§ What to do
Below are some records. Return exactly the lines from the one with "metal / up-vias / track usage" to the one with "worst max register", and nothing else.

*** Opening of Data shown ***

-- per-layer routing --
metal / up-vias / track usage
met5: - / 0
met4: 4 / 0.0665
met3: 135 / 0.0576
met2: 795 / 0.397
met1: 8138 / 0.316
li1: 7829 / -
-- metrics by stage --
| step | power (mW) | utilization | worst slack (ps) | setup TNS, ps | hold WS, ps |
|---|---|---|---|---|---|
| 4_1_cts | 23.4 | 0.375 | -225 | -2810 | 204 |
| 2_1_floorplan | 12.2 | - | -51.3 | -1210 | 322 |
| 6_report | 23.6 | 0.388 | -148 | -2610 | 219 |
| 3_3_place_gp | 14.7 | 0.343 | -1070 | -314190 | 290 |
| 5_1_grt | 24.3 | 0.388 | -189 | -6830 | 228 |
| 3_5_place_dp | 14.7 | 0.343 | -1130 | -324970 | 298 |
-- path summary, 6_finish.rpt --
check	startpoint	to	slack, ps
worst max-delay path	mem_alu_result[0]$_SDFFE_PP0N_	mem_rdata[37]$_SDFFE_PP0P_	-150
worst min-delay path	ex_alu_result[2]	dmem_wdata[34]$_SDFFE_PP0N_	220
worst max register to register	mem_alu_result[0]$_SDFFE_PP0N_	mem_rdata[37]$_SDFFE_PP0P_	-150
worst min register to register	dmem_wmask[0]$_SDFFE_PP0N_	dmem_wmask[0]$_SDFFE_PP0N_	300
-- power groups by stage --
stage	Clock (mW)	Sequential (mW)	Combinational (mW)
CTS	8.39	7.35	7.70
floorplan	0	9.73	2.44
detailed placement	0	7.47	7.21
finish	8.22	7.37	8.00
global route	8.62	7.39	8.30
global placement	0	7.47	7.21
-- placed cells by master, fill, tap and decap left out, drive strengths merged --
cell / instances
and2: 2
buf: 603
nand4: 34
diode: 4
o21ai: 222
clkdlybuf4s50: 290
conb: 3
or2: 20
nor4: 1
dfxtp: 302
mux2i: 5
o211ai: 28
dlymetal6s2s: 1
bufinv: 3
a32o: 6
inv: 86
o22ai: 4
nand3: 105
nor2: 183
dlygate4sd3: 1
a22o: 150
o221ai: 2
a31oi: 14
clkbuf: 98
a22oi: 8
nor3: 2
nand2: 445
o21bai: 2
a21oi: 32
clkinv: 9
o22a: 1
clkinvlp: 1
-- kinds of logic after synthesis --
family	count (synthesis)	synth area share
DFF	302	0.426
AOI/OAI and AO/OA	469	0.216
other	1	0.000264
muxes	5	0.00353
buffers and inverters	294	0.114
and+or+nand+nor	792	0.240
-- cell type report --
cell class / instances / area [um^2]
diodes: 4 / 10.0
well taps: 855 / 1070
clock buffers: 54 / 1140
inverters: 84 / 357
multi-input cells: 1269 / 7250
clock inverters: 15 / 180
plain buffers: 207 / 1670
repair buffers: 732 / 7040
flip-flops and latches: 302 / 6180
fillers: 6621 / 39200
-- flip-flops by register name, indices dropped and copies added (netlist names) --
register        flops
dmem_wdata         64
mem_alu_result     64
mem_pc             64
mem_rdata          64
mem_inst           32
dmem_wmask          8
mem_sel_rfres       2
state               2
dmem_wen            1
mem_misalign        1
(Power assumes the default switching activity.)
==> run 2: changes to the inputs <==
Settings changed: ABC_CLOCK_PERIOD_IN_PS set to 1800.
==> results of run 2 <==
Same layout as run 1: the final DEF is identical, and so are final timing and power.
==> config.mk <==
export PLATFORM = sky130hd
export DESIGN_NAME = risc_cpu_top
export DESIGN_NICKNAME = d
export VERILOG_FILES = /design/src/rtl/risc_cpu_top.sv
export SDC_FILE = /design/constraint.sdc
export NUM_CORES = 1
export LEC_CHECK = 0
export ABC_AREA = 0
export CAP_MARGIN = 20
export CELL_PAD_IN_SITES_DETAIL_PLACEMENT = 0
export CELL_PAD_IN_SITES_GLOBAL_PLACEMENT = 1
export CORE_AREA = 5 5 164 166
export CTS_CLUSTER_DIAMETER = 80
export DETAILED_ROUTE_END_ITERATION = 10
export DIE_AREA = 0 0 169 171
export GPL_TIMING_DRIVEN = 0
export PLACE_DENSITY = 0.84
export SYNTH_ARGS = -nofsm -noshare
export SYNTH_HDL_FRONTEND = slang
export SYNTH_SLANG_ARGS = --single-unit
==> constraint.sdc <==
create_clock -name clk -period 7 [get_ports clk]
set_clock_uncertainty 0.1 [all_clocks]
set_input_delay 1.05 -clock clk [delete_from_list [all_inputs] [get_ports clk]]
set_output_delay 1.05 -clock clk [all_outputs]
set_load 0.03 [all_outputs]
[config.mk]
export PLATFORM = sky130hd
export DESIGN_NAME = fifo_wr_ptr_ctrl_flat
export DESIGN_NICKNAME = d
export VERILOG_FILES = /design/src/rtl/fifo_wr_ptr_ctrl_if.sv /design/src/rtl/fifo_wr_ptr_ctrl.sv /design/src/flat_wrapper.sv
export SDC_FILE = /design/constraint.sdc
export NUM_CORES = 1
export LEC_CHECK = 0
export BUFFER_PORTS_ARGS = -buffer_cell sky130_fd_sc_hd__buf_2
export CAP_MARGIN = 20
export CORE_MARGIN = 3
export CORE_UTILIZATION = 48
export DETAILED_ROUTE_END_ITERATION = 12
export GPL_TIMING_DRIVEN = 0
export PLACE_DENSITY = 0.76
export SYNTH_ARGS = -nofsm -noshare
export SYNTH_HDL_FRONTEND = slang
export SYNTH_SLANG_ARGS = --single-unit
[constraint.sdc]
create_clock -name clk -period 2.54 [get_ports clk]
set_input_delay 0.381 -clock clk [delete_from_list [all_inputs] [get_ports clk]]
set_output_delay 0.381 -clock clk [all_outputs]
set_load 0.01 [all_outputs]
[src/rtl/fifo_wr_ptr_ctrl_if.sv]
// Write-side bundle of the CoreFIFO write pointer controller: producer handshake,
// RAM write port, and the Gray pointers exchanged with the read domain.
interface fifo_wr_ptr_ctrl_if #(
    parameter int ADDRWIDTH = 3
);
    logic                 wr_en;
    logic [ADDRWIDTH:0]   rd_ptr_gray_sync;
    logic                 wr_we;
    logic [ADDRWIDTH-1:0] wr_addr;
    logic [ADDRWIDTH:0]   wr_ptr_gray;
    logic                 wr_ack;
    logic                 overflow;
    logic                 full;
    logic                 afull;
    logic [ADDRWIDTH:0]   wr_count;

    // The controller is the slave; the producer/synchronizer environment is the master.
    modport master (
        output wr_en,
        output rd_ptr_gray_sync,
        input  wr_we,
        input  wr_addr,
        input  wr_ptr_gray,
        input  wr_ack,
        input  overflow,
        input  full,
        input  afull,
        input  wr_count
    );

    modport slave (
        input  wr_en,
        input  rd_ptr_gray_sync,
        output wr_we,
        output wr_addr,
        output wr_ptr_gray,
        output wr_ack,
        output overflow,
        output full,
        output afull,
        output wr_count
    );
endinterface

[src/rtl/fifo_wr_ptr_ctrl.sv]
// Write-domain pointer/flag controller for the dual-clock CoreFIFO: qualifies writes
// against full, drives the RAM write port and derives full/afull/fill level.
module fifo_wr_ptr_ctrl #(
    parameter int ADDRWIDTH    = 3,
    parameter int AFULL_THRESH = 6
) (
    input  logic                clk,
    input  logic                aresetn,
    fifo_wr_ptr_ctrl_if.slave   bus
);

    localparam logic [ADDRWIDTH:0] AFULL_LVL = (ADDRWIDTH+1)'(AFULL_THRESH);

    logic [ADDRWIDTH:0] wr_ptr_bin;
    logic [ADDRWIDTH:0] wr_ptr_gray_q;
    logic [ADDRWIDTH:0] wr_count_q;
    logic               full_q;
    logic               afull_q;
    logic               wr_ack_q;
    logic               overflow_q;

    logic               accept;
    logic               reject;
    logic [ADDRWIDTH:0] next_bin;
    logic [ADDRWIDTH:0] next_gray;
    logic [ADDRWIDTH:0] rd_bin;
    logic [ADDRWIDTH:0] full_gray;
    logic [ADDRWIDTH:0] count_next;
    logic               full_next;
    logic               afull_next;

    // Gating with aresetn keeps the RAM write enable low for the whole reset interval.
    assign accept     = bus.wr_en & ~full_q & aresetn;
    assign reject     = bus.wr_en & full_q;

    assign next_bin   = wr_ptr_bin + {{ADDRWIDTH{1'b0}}, accept};
    assign next_gray  = next_bin ^ (next_bin >> 1);

    // Each binary bit is the XOR of all Gray bits at and above it.
    always_comb begin
        rd_bin = '0;
        for (int i = 0; i <= ADDRWIDTH; i++) begin
            rd_bin[i] = ^(bus.rd_ptr_gray_sync >> i);
        end
    end

    // Full when the write pointer is exactly one lap ahead of the read pointer.
    assign full_gray  = {~bus.rd_ptr_gray_sync[ADDRWIDTH:ADDRWIDTH-1],
                         bus.rd_ptr_gray_sync[ADDRWIDTH-2:0]};
    assign full_next  = (next_gray == full_gray);
    assign count_next = next_bin - rd_bin;
    assign afull_next = (count_next >= AFULL_LVL);

    always_ff @(posedge clk or negedge aresetn) begin
        if (!aresetn) begin
            wr_ptr_bin    <= '0;
            wr_ptr_gray_q <= '0;
            wr_count_q    <= '0;
            full_q        <= 1'b0;
            afull_q       <= 1'b0;
            wr_ack_q      <= 1'b0;
            overflow_q    <= 1'b0;
        end else begin
            wr_ptr_bin    <= next_bin;
            wr_ptr_gray_q <= next_gray;
            wr_count_q    <= count_next;
            full_q        <= full_next;
            afull_q       <= afull_next;
            wr_ack_q      <= accept;
            overflow_q    <= reject;
        end
    end

    assign bus.wr_we       = accept;
    assign bus.wr_addr     = wr_ptr_bin[ADDRWIDTH-1:0];
    assign bus.wr_ptr_gray = wr_ptr_gray_q;
    assign bus.wr_count    = wr_count_q;
    assign bus.full        = full_q;
    assign bus.afull       = afull_q;
    assign bus.wr_ack      = wr_ack_q;
    assign bus.overflow    = overflow_q;

endmodule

*** Close of Data shown ***

§ Written solution
metal / up-vias / track usage
met5: - / 0
met4: 4 / 0.0665
met3: 135 / 0.0576
met2: 795 / 0.397
met1: 8138 / 0.316
li1: 7829 / -
-- metrics by stage --
| step | power (mW) | utilization | worst slack (ps) | setup TNS, ps | hold WS, ps |
|---|---|---|---|---|---|
| 4_1_cts | 23.4 | 0.375 | -225 | -2810 | 204 |
| 2_1_floorplan | 12.2 | - | -51.3 | -1210 | 322 |
| 6_report | 23.6 | 0.388 | -148 | -2610 | 219 |
| 3_3_place_gp | 14.7 | 0.343 | -1070 | -314190 | 290 |
| 5_1_grt | 24.3 | 0.388 | -189 | -6830 | 228 |
| 3_5_place_dp | 14.7 | 0.343 | -1130 | -324970 | 298 |
-- path summary, 6_finish.rpt --
check	startpoint	to	slack, ps
worst max-delay path	mem_alu_result[0]$_SDFFE_PP0N_	mem_rdata[37]$_SDFFE_PP0P_	-150
worst min-delay path	ex_alu_result[2]	dmem_wdata[34]$_SDFFE_PP0N_	220
worst max register to register	mem_alu_result[0]$_SDFFE_PP0N_	mem_rdata[37]$_SDFFE_PP0P_	-150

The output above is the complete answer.